Entries taken from a collection

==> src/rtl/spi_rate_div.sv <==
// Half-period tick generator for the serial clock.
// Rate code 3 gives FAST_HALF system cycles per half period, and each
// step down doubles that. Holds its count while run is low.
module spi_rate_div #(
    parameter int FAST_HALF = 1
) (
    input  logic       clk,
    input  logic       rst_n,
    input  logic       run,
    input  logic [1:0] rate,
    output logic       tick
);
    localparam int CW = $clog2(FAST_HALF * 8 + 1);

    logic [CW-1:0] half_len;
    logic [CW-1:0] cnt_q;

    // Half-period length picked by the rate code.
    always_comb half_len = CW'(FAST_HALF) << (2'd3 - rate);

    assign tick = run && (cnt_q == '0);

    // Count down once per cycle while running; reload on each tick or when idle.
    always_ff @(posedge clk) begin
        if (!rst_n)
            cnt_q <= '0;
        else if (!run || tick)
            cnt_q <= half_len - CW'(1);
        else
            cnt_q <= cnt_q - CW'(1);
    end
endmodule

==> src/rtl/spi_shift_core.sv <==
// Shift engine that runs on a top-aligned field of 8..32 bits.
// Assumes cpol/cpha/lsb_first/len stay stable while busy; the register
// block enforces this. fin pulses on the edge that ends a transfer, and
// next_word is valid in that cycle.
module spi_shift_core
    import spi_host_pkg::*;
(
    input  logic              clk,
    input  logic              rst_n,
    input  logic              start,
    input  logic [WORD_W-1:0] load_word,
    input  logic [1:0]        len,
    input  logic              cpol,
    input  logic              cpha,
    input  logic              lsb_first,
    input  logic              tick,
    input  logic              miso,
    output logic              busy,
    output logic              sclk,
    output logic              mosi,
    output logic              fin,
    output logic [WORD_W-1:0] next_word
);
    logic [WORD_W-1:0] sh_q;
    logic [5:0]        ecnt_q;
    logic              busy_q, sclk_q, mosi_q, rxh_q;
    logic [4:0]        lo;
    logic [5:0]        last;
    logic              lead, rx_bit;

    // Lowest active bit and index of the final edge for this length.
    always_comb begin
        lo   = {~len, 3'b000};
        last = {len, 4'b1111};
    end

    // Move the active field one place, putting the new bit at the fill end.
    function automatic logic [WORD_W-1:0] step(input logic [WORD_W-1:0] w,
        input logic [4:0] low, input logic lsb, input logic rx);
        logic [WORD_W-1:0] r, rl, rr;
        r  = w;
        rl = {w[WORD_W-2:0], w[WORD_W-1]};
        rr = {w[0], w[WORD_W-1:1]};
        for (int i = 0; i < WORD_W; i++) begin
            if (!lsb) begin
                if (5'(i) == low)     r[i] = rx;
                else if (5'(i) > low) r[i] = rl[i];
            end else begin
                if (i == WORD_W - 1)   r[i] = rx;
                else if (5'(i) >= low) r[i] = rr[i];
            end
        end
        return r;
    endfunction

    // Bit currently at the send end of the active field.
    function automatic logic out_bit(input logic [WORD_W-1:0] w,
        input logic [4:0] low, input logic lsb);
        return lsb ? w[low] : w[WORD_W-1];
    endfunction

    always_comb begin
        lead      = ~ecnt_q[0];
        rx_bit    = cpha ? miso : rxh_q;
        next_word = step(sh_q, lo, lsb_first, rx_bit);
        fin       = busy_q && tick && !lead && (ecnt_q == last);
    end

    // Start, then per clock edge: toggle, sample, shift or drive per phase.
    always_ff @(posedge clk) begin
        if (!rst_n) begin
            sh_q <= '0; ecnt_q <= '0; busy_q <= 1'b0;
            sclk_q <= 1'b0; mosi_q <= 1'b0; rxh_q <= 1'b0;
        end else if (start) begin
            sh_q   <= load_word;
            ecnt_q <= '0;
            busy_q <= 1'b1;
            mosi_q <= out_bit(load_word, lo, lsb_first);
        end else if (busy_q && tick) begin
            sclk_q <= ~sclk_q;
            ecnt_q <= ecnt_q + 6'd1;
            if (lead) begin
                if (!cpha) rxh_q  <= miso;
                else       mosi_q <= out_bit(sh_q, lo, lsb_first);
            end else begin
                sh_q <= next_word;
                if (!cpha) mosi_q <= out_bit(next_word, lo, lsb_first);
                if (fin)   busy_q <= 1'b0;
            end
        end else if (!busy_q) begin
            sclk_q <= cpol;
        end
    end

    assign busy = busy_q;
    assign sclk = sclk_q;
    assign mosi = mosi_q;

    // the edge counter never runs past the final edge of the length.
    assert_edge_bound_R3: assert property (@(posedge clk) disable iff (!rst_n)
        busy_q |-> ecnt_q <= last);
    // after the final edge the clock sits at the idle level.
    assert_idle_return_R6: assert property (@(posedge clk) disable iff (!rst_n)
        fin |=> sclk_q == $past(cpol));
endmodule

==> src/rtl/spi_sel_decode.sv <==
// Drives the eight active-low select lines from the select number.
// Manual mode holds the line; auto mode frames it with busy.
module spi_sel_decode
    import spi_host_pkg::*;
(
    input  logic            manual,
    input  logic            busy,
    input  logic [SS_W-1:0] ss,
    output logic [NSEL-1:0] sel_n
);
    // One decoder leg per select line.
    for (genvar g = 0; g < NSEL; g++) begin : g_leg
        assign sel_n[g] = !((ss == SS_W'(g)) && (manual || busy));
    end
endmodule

...

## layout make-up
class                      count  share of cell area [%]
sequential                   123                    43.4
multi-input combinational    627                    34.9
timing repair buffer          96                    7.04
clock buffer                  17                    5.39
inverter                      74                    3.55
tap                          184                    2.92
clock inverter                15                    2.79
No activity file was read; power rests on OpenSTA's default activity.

...

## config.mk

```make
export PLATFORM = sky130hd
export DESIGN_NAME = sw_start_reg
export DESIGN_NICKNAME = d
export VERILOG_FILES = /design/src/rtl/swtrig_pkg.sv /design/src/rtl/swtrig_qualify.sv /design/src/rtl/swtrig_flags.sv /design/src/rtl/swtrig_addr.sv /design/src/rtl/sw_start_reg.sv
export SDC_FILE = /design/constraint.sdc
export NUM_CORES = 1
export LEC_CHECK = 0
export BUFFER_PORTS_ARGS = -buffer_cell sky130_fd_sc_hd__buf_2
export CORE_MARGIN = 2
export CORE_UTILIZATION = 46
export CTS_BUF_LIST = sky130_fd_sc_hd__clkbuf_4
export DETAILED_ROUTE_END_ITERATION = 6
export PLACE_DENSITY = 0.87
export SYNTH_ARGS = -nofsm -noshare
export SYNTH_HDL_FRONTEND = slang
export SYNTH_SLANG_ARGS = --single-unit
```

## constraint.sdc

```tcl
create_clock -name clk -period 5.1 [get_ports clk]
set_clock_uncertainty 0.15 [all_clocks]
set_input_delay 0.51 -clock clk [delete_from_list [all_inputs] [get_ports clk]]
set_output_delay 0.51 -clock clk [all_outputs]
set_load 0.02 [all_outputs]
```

#### TASK TO COMPLETE:
Determine how many lines in the data include the word "inverter". Answer with that number alone.

#### RESPONSE TO THE TASK:
2